ECLI:NL:GHAMS:2002:AE5183
Gerechtshof Amsterdam
- Eerste aanleg - enkelvoudig
- mr. Van der Ouderaa
- mr. Jonk
- Rechtspraak.nl
Aftrekbaarheid van verhuiskosten in verband met werkverplichtingen
In deze zaak heeft het Gerechtshof Amsterdam op 20 juni 2002 uitspraak gedaan in het beroep van belanghebbende, X, tegen de beslissing van de inspecteur van de Belastingdienst inzake de aanslag inkomstenbelasting/premie volksverzekeringen voor het jaar 1998. Belanghebbende, geboren op 25 januari 1950, was werkzaam als proces-operator bij een bedrijf in Q en had in 1998 verhuisd van R naar Q. De inspecteur had het belastbaar inkomen van belanghebbende verhoogd met niet-aftrekbare verhuiskosten, wat leidde tot een geschil over de aftrekbaarheid van deze kosten.
Belanghebbende stelde dat zijn verhuizing noodzakelijk was vanwege de reistijd en de fysieke belasting van zijn nachtdiensten.
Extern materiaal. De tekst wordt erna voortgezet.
[config.mk]
export PLATFORM = sky130hd
export DESIGN_NAME = keypad_scanner_flat
export DESIGN_NICKNAME = d
export VERILOG_FILES = /design/src/rtl/keypad_pkg.sv /design/src/rtl/keypad_scanner_if.sv /design/src/rtl/keypad_decoder.sv /design/src/rtl/keypad_scanner.sv /design/src/flat_wrapper.sv
export SDC_FILE = /design/constraint.sdc
export NUM_CORES = 1
export LEC_CHECK = 0
export ABC_AREA = 1
export BUFFER_PORTS_ARGS = -buffer_cell sky130_fd_sc_hd__buf_4
export CAP_MARGIN = 40
export CORE_MARGIN = 2
export CORE_UTILIZATION = 43
export CTS_BUF_LIST = sky130_fd_sc_hd__clkbuf_16
export DETAILED_ROUTE_END_ITERATION = 7
export PLACE_DENSITY = 0.64
export SKIP_LAST_GASP = 1
export SYNTH_ARGS = -nofsm -noshare
export SYNTH_HDL_FRONTEND = slang
export SYNTH_HIERARCHICAL = 1
export SYNTH_SLANG_ARGS = --single-unit
[constraint.sdc]
create_clock -name clk -period 3.34 [get_ports clk]
set_input_delay 0.167 -clock clk [delete_from_list [all_inputs] [get_ports clk]]
set_output_delay 0.167 -clock clk [all_outputs]
set_load 0.02 [all_outputs]
[src/rtl/keypad_pkg.sv]
// Shared keypad types, legend table and row-vector helpers.
// Latency: none (constants and pure functions only).
// Backpressure: not applicable.
package keypad_pkg;

    localparam int NUM_ROWS = 4;
    localparam int NUM_COLS = 4;

    typedef enum logic [1:0] {
        SCAN   = 2'd0,
        SAMPLE = 2'd1,
        LOCK   = 2'd2
    } scanner_state_t;

    // Legend value printed on each key, indexed [row][col].
    localparam logic [3:0] KEY_MAP [NUM_ROWS][NUM_COLS] = '{
        '{4'h1, 4'h2, 4'h3, 4'hA},
        '{4'h4, 4'h5, 4'h6, 4'hB},
        '{4'h7, 4'h8, 4'h9, 4'hC},
        '{4'hE, 4'h0, 4'hF, 4'hD}
    };

    // True when exactly one active-low row is pulled down.
    function automatic logic one_row_low(input logic [NUM_ROWS-1:0] rows_n);
        return $countones(~rows_n) == 1;
    endfunction

    // True when two or more active-low rows are pulled down.
    function automatic logic multi_row_low(input logic [NUM_ROWS-1:0] rows_n);
        return $countones(~rows_n) > 1;
    endfunction

    // Index of the lowest-numbered row that is pulled down (0 when none).
    function automatic logic [1:0] low_row_index(input logic [NUM_ROWS-1:0] rows_n);
        logic [1:0] idx;
        idx = 2'd0;
        for (int i = NUM_ROWS - 1; i >= 0; i--) begin
            if (!rows_n[i]) begin
                idx = 2'(i);
            end
        end
        return idx;
    endfunction

endpackage

[src/rtl/keypad_scanner_if.sv]
// Keypad pins plus the scanner-to-debouncer signals as one bundle.
// Latency: none (wires only).
// Backpressure: scan_stop flows from debouncer to scanner to freeze the scan.
interface keypad_scanner_if;
    import keypad_pkg::*;

    logic [NUM_ROWS-1:0] row_n;
    logic                scan_stop;
    logic [NUM_COLS-1:0] col_n;
    logic                key_detected;
    logic [3:0]          key_code;
    logic [1:0]          row_idx;
    logic [1:0]          col_idx;
    logic                multi_key;

    modport master (
        input  row_n, scan_stop,
        output col_n, key_detected, key_code, row_idx, col_idx, multi_key
    );

    modport slave (
        output row_n, scan_stop,
        input  col_n, key_detected, key_code, row_idx, col_idx, multi_key
    );
endinterface

[src/rtl/keypad_decoder.sv]
// Maps a (row, col) key position to its legend value.
// Latency: combinational; the scanner registers the result.
// Backpressure: none.
module keypad_decoder
    import keypad_pkg::*;
(
    input  logic [1:0] row,
    input  logic [1:0] col,
    output logic [3:0] code
);

    // Table lookup of the key legend.
    always_comb begin
        code = KEY_MAP[row][col];
    end

endmodule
Hij had geprobeerd werk te vinden in de buurt van R, maar zonder succes. De inspecteur betwistte dat de verhuizing noodzakelijk was voor de dienstbetrekking en stelde dat de beweegredenen van belanghebbende persoonlijk van aard waren.
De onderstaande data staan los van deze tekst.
==> config.mk <==
export PLATFORM = sky130hd
export DESIGN_NAME = parity_err_collector
export DESIGN_NICKNAME = d
export VERILOG_FILES = /design/src/rtl/parity_err_pkg.sv /design/src/rtl/parity_rail_chk.sv /design/src/rtl/parity_err_collector.sv
export SDC_FILE = /design/constraint.sdc
export NUM_CORES = 1
export LEC_CHECK = 0
export ABC_AREA = 1
export CAP_MARGIN = 10
export CORE_MARGIN = 2
export CORE_UTILIZATION = 52
export CTS_BUF_LIST = sky130_fd_sc_hd__clkbuf_8
export DETAILED_ROUTE_END_ITERATION = 7
export HOLD_SLACK_MARGIN = 0.05
export PLACE_DENSITY = 0.89
export SYNTH_ARGS = -nofsm -noshare
export SYNTH_HDL_FRONTEND = slang
export SYNTH_SLANG_ARGS = --single-unit
==> constraint.sdc <==
create_clock -name ACLK -period 1.4 [get_ports ACLK]
set_input_delay 0.42 -clock ACLK [delete_from_list [all_inputs] [get_ports ACLK]]
set_output_delay 0.42 -clock ACLK [all_outputs]
set_load 0.005 [all_outputs]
Het Hof oordeelde dat verhuiskosten aftrekbaar zijn indien bijzondere omstandigheden buiten de sfeer van de werkzaamheden de verhuizing noodzakelijk maken. Het Hof erkende dat de leeftijd van belanghebbende en de toenemende verkeersdruk niet automatisch leiden tot aftrekbaarheid, maar in dit geval was de combinatie van factoren, waaronder de aard van de werkzaamheden als proces-operator, voldoende om de verhuiskosten als aftrekbaar te beschouwen. Het Hof verklaarde het beroep gegrond, vernietigde de aanslag en stelde het belastbaar inkomen vast op ƒ 71.180. Tevens werd de inspecteur veroordeeld in de proceskosten van belanghebbende tot een bedrag van € 255.